As for the rest of your rant. It is laughable, the only space in the mall that are used are because they are there, it looks pretty pathetic and I'm sure dirve away more people than it attracts, your rant in light of the reality there makes your rant look pathetic, look at the rehab of the Jerome Center. As I did say some of the buildings being torn down were enevitable and necessary but not all. There would have been plenty of room for the new ones you listed.
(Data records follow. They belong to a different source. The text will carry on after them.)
`config.mk`:
```
export PLATFORM = sky130hd
export DESIGN_NAME = register_bank_reader
export DESIGN_NICKNAME = d
export VERILOG_FILES = /design/src/rtl/register_bank_reader.sv
export SDC_FILE = /design/constraint.sdc
export NUM_CORES = 1
export LEC_CHECK = 0
export ABC_AREA = 1
export CAP_MARGIN = 5
export CORE_MARGIN = 2
export CORE_UTILIZATION = 45
export CTS_CLUSTER_DIAMETER = 30
export DETAILED_ROUTE_END_ITERATION = 7
export PLACE_DENSITY = 0.8
export SETUP_SLACK_MARGIN = 0.3
export SKIP_LAST_GASP = 1
export SLEW_MARGIN = 30
export SYNTH_ARGS = -nofsm -noshare
export SYNTH_HDL_FRONTEND = slang
export SYNTH_SLANG_ARGS = --single-unit
```
`constraint.sdc`:
```
create_clock -name clk -period 1.7 [get_ports clk]
set_input_delay 0.34 -clock clk [delete_from_list [all_inputs] [get_ports clk]]
set_output_delay 0.34 -clock clk [all_outputs]
set_load 0.005 [all_outputs]
```
`src/rtl/register_bank_reader.sv`:
```
// Read-side sequencer: bursts count words from a synchronous register bank onto valid/ready.
// Optional macro READBACK_PARITY_EN adds a registered out_parity output (^out_data).
module register_bank_reader #(
    parameter int unsigned N      = 24,
    parameter int unsigned DEPTH  = 16,
    parameter int unsigned ADDR_W = 4,
    parameter int unsigned RD_LAT = 1
) (
    input  logic              clk,
    input  logic              reset,
    input  logic              start,
    input  logic [ADDR_W-1:0] base_addr,
    input  logic [ADDR_W:0]   count,
    output logic              rd_en,
    output logic [ADDR_W-1:0] rd_addr,
    input  logic [N-1:0]      rd_data,
    output logic [N-1:0]      out_data,
    output logic              out_valid,
    input  logic              out_ready,
    output logic              out_last,
    output logic              busy,
    output logic              done
`ifdef READBACK_PARITY_EN
    ,
    output logic              out_parity
`endif
);

    localparam int unsigned CntW = ADDR_W + 1;

    typedef enum logic [2:0] {StIdle, StIssue, StWait, StHold, StFin} state_e;

    state_e            stateQ, stateD;
    logic [ADDR_W-1:0] addrQ, addrD;
    logic [CntW-1:0]   remQ, remD;
    logic [2:0]        waitQ, waitD;
    logic [N-1:0]      dataQ, dataD;
    logic              parityQ, parityD;

    always_ff @(posedge clk or posedge reset) begin
        if (reset) begin
            stateQ  <= StIdle;
            addrQ   <= '0;
            remQ    <= '0;
            waitQ   <= '0;
            dataQ   <= '0;
            parityQ <= 1'b0;
        end else begin
            stateQ  <= stateD;
            addrQ   <= addrD;
            remQ    <= remD;
            waitQ   <= waitD;
            dataQ   <= dataD;
            parityQ <= parityD;
        end
    end

    always_comb begin
        stateD  = stateQ;
        addrD   = addrQ;
        remD    = remQ;
        waitD   = waitQ;
        dataD   = dataQ;
        parityD = parityQ;
        unique case (stateQ)
            StIdle: begin
                if (start) begin
                    if (count == '0) begin
                        stateD = StFin;
                    end else begin
                        addrD  = base_addr;
                        remD   = (count > CntW'(DEPTH)) ? CntW'(DEPTH) : count;
                        stateD = StIssue;
                    end
                end
            end
            StIssue: begin
                waitD  = 3'(RD_LAT - 1);
                stateD = StWait;
            end
            StWait: begin
                // Last wait cycle is the one in which the bank presents the word.
                if (waitQ == '0) begin
                    dataD   = rd_data;
                    parityD = ^rd_data;
                    stateD  = StHold;
                end else begin
                    waitD = waitQ - 3'd1;
                end
            end
            StHold: begin
                if (out_ready) begin
                    remD   = remQ - CntW'(1);
                    addrD  = addrQ + ADDR_W'(1);
                    stateD = (remQ == CntW'(1)) ? StFin : StIssue;
                end
            end
            StFin: begin
                stateD = StIdle;
            end
            default: begin
                stateD = StIdle;
            end
        endcase
    end

    always_comb begin
        rd_en     = (stateQ == StIssue);
        rd_addr   = (stateQ == StIssue) ? addrQ : '0;
        out_data  = dataQ;
        out_valid = (stateQ == StHold);
        out_last  = (stateQ == StHold) && (remQ == CntW'(1));
        busy      = (stateQ != StIdle);
        done      = (stateQ == StFin);
    end

`ifdef READBACK_PARITY_EN
    assign out_parity = parityQ;
`else
    logic unusedParity;
    assign unusedParity = parityQ;
`endif

endmodule
```
==> impl_results.md, run 1 <==
- Cells after synthesis: 253
- Cell taking the most area after synthesis: dfrtp_1
- Initial drt markers: 167
- # rows: 24
- Post-Route Utilization: 81.1%
- Antenna violations before repair: 0
- Initial core utilization: 45.8%
- Status: finished, violations left
- Placed Cells: 381
- Clock sink total: 39
- Antenna diodes: 0
- Root Buffer: clkbuf_8
- Post-synth EDFFs: 0
- Top routing layer in use: met4
- Distinct cell type count after synthesis: 22
- Seq cells post-synth: 39
- Final Net Count: roughly 410
- Final Hold Fails: 0
- Worst-case hold slack: 398 ps
- Vias per Instance: 5.27
- Synth top area cells: dfrtp_1 (50%), nand2_1 (18%), nand3_1 (12%), inv_1 (4.2%), ha_1 (3.2%)
- Synth-to-Final Area Change: 77.1%
- Post-Syn Nets: 295
- Worst flop-to-flop path startpoint: stateQ[1]$_DFFE_PP0P_
- Clock tree buffer depth: 2
- Clock slew at reported path FFs: 80 ps
- Port bufs: 69
- Clock power frac: 11.8%
- CP required: 1360 ps
- YS warnings: 0
- Met1 wire length: 2.48 mm
- Gpl congestion: 0.786
- Worst slew pin tran: 334 ps
- H-tree depth: 2
- Switching power: 2.93 mW
- Fin crit share: 101%
- Reg2reg path depth: 10
- Critical R2R Capture: stateQ[2]$_DFFE_PP0P_
- CTS Buf Count: 5
- Met2 routed WL: between 3 and 4 mm
- Sequential power share: about a quarter
- Clk_lat worst skew: about 300 ps
- Gate power share: 64.4%
- DRC Markers: 0
- Sequential area share after synthesis: approximately half
- LEAKAGE: between 1.5 and 2 nW
- Most common cell in the synthesized netlist: nand2_1
- DPL Wire Length: 3.29 mm
- Pint: between 3 and 4 mW
- Pin count of the biggest net entering global routing: 40
- Hold buffers post-CTS: 0
- Die H: 70.1 um
- CORE AREA: 4290 sq um
- Final wirelength: 6.33 mm
- Global-route wire length before repair: around 10 mm
- Async S/R FF share, synth: 100%
- Failing checks: negative setup slack
- CP arrival: 1380 ps
- DRT Pass-1 Iters: 4
- Cell Area, Synth: between 1500 and 2000 sq um
- Die area: 4920 sq um
- Top FF cell, synth: dfrtp_1
- Layout Skew: approximately 7 ps
- Die width: 70.1 um
- GR Overflow Total: 0
- Switching part of the total: 42.4%
- WS Path Type: reg -> out
- TritonCTS clock tree: done
- Crit path from: stateQ[2]$_DFFE_PP0P_
- Worst hold path class: in -> async
- CP Launch Type: flop
- Final WS setup: -21.2 ps
- RSZ-0062 raised after global routing: yes
- Commonest cells post-synth: nand2_1 (92), nand3_1 (46), dfrtp_1 (39)
- Vias in the first global route: 2260
- Flop-to-flop setup slack: 30 ps
- Final setup viols: 2
- Pre-CTS setup slack: 10.6 ps
- Crit. End Element: primary output
- Antenna Nets Post-Route: 0
- Fin. max-slew vios: 0
- TNS Setup: -26.0 ps
- GRT Total Usage: 26.9%
- Rel. slew slack: ~78%
- Via count: 2208
- Power per cell area: 1980 nW/um^2
- Share of layout cells above drive strength 1: 30.0%
- Crit Path Max Fanout: 3
- Mean Syn Cell Area: 7.78 sq um
- Top cell type's share of synthesized area: 49.6%
- Min Tclk post-route: 1720 ps
- Top Ports: 70
- Drt wl/cell: 15.1 um
- Non-Filler Instances: 419
- Worst IR Drop VDD: 1.39 mV
- Fmax: roughly 580 MHz
- Met3 routed WL: 452 um
- Max cap viols: 0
Its obvious that legitimate arguments and observations from your side of the discussion are used up so now it'll be sarcasm and ridicule that you will be arguing back with, along with generalized statements all designed to make my points look silly. Nice try Michael, I guess I'll follow an old adage now and let you tangle yourself up with your own commentary from here on out. I made my points which didnt come from sitting on a couch making layman's observations or just flapping in the wind as you put it. But actually spending almost 2 decades of applying for permits, poring new foundations, removing asbestos insulated heating systems, replacing lathe and plaster with insulation and drywall, and all the other renovation tasks that come with restoring old buildings. Nothing like replacing an electrical system that was run through old gas pipes that used to power wall sconces and ceiling fixures. Not to mention the hours spent before zoning boards and city council meetings trying to get the politics out of meddling with the construction codes and requirements.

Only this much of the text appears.